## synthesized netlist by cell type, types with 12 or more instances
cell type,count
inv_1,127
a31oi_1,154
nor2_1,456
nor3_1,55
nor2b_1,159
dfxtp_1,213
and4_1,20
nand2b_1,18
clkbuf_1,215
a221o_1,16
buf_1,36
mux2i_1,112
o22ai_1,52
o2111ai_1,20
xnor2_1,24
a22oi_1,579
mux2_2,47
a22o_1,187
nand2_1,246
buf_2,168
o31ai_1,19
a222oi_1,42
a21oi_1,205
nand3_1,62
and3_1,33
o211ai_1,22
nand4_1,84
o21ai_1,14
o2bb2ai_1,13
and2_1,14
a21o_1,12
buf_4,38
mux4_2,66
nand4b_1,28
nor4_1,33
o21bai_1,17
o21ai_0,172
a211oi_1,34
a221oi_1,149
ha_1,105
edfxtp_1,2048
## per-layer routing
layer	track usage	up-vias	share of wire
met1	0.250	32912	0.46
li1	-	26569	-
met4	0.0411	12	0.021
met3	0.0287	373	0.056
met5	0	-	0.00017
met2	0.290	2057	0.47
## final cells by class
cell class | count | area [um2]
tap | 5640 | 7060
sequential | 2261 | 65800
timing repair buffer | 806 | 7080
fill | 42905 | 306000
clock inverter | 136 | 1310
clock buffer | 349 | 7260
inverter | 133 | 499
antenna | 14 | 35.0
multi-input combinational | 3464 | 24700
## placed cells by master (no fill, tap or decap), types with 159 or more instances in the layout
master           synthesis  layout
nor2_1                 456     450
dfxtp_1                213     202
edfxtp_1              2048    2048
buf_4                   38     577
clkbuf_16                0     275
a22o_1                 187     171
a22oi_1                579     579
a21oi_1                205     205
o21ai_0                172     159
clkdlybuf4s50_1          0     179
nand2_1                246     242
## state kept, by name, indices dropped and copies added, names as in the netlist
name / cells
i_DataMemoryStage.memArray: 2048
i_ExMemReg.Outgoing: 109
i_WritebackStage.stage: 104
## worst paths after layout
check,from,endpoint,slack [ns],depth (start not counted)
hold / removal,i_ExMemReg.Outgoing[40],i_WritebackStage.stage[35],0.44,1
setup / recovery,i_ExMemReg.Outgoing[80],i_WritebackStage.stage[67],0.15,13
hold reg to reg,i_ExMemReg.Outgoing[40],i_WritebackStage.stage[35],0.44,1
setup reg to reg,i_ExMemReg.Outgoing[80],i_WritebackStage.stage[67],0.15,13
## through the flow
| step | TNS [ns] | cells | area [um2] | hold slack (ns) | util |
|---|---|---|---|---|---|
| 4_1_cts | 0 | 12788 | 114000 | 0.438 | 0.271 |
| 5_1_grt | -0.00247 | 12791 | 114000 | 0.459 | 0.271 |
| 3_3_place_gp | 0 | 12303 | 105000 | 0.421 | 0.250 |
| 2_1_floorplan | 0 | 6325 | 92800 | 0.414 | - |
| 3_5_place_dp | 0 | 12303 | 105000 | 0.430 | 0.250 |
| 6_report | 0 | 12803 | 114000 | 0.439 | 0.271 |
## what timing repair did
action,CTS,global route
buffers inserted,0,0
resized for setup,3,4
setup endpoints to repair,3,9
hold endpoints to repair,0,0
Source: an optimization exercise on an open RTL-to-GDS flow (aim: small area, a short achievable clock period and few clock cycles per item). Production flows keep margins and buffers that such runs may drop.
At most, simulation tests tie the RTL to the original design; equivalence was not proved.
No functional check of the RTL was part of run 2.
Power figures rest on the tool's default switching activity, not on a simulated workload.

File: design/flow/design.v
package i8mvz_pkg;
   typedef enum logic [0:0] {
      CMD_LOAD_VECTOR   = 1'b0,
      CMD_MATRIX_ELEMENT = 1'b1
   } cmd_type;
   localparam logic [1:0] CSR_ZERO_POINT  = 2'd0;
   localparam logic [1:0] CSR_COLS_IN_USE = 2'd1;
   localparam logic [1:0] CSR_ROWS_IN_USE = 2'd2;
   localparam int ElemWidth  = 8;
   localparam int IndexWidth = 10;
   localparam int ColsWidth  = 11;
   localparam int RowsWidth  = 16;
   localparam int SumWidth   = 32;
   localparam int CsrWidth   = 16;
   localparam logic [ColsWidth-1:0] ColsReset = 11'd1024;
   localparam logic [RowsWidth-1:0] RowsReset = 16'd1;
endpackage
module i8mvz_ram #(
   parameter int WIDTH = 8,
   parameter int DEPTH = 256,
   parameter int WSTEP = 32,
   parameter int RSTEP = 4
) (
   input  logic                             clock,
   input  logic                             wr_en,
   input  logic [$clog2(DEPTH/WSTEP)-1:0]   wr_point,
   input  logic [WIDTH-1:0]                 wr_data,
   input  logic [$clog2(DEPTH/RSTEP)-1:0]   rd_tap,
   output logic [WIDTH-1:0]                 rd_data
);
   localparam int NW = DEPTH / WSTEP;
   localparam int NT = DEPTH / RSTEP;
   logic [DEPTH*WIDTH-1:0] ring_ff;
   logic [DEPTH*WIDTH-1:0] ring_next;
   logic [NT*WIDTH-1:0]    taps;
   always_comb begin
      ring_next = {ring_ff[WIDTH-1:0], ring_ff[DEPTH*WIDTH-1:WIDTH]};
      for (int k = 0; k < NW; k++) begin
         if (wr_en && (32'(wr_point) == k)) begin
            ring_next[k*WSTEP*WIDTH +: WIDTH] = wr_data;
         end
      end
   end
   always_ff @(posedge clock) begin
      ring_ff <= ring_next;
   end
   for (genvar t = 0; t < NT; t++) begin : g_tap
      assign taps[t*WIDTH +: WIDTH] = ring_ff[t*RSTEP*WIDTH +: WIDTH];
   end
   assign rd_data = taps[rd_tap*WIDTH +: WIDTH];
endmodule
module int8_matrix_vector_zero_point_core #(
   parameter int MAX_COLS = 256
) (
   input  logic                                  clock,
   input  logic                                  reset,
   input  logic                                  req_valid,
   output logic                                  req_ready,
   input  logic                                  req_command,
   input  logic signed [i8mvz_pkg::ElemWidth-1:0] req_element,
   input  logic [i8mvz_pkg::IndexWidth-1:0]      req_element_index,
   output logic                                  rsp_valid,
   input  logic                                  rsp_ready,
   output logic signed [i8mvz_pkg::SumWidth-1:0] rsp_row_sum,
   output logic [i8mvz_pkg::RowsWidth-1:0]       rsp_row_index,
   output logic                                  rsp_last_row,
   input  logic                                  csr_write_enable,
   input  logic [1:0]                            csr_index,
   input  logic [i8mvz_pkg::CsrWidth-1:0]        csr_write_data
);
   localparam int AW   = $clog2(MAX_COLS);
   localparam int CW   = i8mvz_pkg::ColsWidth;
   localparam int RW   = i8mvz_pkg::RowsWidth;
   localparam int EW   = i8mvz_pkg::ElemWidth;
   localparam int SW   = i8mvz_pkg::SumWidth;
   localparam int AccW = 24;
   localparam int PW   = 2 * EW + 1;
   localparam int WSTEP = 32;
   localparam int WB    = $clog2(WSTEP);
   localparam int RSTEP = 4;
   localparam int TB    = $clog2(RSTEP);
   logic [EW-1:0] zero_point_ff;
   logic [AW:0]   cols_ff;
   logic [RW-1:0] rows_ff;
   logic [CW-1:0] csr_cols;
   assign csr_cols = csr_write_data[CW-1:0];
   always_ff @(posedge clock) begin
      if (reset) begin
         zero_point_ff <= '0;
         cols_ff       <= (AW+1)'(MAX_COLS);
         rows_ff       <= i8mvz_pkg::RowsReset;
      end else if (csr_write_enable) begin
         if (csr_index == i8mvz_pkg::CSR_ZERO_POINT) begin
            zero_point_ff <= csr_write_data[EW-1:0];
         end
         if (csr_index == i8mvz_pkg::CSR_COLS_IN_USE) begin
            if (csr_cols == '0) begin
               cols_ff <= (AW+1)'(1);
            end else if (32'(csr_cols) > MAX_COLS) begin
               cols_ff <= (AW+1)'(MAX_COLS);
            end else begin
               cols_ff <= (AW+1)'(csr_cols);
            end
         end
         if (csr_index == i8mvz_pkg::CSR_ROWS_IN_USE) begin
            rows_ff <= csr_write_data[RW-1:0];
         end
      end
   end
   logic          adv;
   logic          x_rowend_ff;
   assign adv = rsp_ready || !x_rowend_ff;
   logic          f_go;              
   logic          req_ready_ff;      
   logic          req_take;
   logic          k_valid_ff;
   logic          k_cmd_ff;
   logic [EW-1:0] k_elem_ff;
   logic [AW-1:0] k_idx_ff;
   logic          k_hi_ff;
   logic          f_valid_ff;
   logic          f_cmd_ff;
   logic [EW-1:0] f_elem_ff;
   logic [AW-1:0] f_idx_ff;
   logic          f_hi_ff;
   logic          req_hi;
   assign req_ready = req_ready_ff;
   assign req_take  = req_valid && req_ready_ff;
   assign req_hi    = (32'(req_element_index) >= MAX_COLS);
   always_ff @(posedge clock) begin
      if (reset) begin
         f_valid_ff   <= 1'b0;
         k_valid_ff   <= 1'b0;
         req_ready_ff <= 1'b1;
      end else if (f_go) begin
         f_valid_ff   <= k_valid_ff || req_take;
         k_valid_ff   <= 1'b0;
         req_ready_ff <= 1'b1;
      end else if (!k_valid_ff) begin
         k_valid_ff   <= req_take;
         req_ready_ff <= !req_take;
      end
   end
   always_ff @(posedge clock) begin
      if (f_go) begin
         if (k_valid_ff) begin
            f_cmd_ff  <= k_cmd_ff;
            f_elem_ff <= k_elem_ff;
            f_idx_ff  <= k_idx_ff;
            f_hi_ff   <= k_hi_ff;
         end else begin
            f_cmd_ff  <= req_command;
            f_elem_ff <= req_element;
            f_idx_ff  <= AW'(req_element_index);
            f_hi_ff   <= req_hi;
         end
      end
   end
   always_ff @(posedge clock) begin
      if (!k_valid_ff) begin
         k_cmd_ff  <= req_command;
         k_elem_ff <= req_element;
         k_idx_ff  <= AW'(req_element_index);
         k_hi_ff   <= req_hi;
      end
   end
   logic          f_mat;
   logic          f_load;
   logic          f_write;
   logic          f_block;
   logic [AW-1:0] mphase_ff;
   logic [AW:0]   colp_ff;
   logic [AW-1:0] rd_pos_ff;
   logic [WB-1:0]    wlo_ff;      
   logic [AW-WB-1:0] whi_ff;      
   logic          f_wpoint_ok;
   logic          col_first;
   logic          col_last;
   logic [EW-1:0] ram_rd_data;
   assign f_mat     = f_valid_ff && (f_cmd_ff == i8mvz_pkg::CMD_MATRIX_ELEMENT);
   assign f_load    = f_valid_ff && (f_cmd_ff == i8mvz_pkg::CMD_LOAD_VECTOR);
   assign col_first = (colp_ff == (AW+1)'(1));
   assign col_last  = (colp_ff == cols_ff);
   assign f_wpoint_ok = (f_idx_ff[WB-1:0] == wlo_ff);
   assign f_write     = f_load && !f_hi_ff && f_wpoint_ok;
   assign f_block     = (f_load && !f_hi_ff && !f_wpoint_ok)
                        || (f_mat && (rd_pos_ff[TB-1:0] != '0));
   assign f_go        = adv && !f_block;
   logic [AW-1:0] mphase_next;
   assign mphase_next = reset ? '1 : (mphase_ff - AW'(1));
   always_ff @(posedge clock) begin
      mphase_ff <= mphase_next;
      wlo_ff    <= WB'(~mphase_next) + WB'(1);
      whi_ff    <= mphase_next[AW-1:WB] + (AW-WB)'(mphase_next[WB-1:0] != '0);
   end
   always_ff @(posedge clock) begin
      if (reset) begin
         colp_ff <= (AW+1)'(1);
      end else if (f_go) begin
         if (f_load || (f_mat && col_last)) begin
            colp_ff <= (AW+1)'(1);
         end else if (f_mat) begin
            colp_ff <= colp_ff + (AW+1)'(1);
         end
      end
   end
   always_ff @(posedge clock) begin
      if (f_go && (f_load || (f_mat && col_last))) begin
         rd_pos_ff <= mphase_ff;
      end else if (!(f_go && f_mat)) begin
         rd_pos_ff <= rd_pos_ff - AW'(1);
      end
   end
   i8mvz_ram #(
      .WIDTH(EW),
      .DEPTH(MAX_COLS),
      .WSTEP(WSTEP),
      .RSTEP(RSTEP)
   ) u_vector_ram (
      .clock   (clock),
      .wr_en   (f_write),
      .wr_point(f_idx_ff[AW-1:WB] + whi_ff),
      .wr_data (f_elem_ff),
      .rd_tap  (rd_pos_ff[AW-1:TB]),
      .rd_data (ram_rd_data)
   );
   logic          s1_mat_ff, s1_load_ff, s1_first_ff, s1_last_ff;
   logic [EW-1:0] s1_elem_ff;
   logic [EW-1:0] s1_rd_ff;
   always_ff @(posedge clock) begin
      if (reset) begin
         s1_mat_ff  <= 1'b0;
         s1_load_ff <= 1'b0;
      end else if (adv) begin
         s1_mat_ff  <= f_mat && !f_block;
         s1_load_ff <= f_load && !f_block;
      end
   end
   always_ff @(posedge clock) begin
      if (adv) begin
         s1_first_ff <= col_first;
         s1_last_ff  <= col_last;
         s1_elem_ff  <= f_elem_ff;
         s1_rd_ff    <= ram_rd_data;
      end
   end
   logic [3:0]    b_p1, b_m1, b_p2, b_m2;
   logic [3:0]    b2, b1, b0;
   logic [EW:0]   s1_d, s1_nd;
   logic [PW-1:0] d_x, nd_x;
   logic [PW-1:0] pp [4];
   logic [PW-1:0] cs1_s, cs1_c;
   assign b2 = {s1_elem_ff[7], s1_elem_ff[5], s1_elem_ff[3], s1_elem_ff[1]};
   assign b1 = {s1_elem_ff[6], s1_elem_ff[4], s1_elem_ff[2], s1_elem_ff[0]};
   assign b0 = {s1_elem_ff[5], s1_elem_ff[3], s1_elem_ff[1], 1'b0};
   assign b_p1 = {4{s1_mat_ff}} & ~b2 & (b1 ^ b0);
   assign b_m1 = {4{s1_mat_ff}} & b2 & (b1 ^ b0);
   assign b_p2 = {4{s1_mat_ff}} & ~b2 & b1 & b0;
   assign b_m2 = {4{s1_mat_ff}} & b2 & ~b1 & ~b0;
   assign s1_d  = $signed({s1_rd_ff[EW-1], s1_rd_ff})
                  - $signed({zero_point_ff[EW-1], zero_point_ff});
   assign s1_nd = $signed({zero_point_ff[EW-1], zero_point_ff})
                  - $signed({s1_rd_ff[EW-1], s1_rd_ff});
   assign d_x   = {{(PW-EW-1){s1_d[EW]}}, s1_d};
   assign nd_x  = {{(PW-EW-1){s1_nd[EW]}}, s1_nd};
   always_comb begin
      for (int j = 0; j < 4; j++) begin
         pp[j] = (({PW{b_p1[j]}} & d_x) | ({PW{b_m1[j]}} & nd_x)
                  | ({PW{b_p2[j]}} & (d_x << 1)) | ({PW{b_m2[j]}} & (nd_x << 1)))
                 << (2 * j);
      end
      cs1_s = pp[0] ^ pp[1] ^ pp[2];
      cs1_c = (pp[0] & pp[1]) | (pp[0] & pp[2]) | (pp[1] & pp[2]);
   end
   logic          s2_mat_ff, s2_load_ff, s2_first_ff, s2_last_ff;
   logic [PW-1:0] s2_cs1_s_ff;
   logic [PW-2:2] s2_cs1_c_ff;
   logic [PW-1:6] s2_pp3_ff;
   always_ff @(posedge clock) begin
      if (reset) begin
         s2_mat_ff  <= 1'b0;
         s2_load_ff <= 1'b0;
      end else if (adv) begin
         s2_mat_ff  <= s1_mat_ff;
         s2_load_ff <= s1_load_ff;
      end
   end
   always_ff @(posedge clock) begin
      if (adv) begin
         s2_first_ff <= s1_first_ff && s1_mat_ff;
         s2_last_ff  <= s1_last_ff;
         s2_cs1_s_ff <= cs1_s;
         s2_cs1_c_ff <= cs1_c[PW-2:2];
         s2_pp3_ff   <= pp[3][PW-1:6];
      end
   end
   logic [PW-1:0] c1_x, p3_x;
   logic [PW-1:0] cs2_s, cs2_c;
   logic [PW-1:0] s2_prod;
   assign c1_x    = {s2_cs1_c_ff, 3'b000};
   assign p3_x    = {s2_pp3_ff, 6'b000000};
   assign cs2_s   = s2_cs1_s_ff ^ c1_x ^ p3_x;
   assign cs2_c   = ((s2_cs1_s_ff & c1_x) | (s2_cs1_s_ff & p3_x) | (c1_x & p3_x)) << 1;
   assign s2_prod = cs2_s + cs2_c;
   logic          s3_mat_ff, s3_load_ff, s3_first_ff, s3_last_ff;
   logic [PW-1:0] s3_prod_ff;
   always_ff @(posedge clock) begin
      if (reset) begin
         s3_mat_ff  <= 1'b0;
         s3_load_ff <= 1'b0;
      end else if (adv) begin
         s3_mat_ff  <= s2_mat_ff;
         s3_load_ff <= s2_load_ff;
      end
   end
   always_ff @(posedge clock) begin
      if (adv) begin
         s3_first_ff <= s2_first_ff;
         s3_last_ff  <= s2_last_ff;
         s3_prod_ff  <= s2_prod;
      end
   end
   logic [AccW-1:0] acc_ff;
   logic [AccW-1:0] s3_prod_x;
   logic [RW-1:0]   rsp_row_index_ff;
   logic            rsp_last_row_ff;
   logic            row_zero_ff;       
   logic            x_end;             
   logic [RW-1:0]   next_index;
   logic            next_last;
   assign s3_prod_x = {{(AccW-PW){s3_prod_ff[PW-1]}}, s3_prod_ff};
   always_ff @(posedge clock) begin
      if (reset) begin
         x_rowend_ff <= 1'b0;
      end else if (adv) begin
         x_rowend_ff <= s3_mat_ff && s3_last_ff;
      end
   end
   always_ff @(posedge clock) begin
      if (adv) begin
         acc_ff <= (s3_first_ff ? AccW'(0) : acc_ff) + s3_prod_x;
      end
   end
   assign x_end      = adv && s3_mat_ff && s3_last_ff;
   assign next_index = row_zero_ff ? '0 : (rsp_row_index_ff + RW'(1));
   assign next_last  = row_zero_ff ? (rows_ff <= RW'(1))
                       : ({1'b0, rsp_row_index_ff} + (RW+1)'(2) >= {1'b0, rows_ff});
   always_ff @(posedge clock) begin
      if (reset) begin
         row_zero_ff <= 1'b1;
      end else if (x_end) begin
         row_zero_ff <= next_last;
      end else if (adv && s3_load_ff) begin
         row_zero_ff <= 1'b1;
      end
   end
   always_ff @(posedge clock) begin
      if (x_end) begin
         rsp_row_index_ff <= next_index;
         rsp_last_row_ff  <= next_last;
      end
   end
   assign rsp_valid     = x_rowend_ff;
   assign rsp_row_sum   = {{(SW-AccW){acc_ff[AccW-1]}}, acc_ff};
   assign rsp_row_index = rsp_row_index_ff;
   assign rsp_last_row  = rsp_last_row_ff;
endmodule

☆ ☆ ☆ ☆

» **What to work on**
Looking at the listing above, how many of its lines contain the string "timing"? Give the number alone.

» **Your response**
2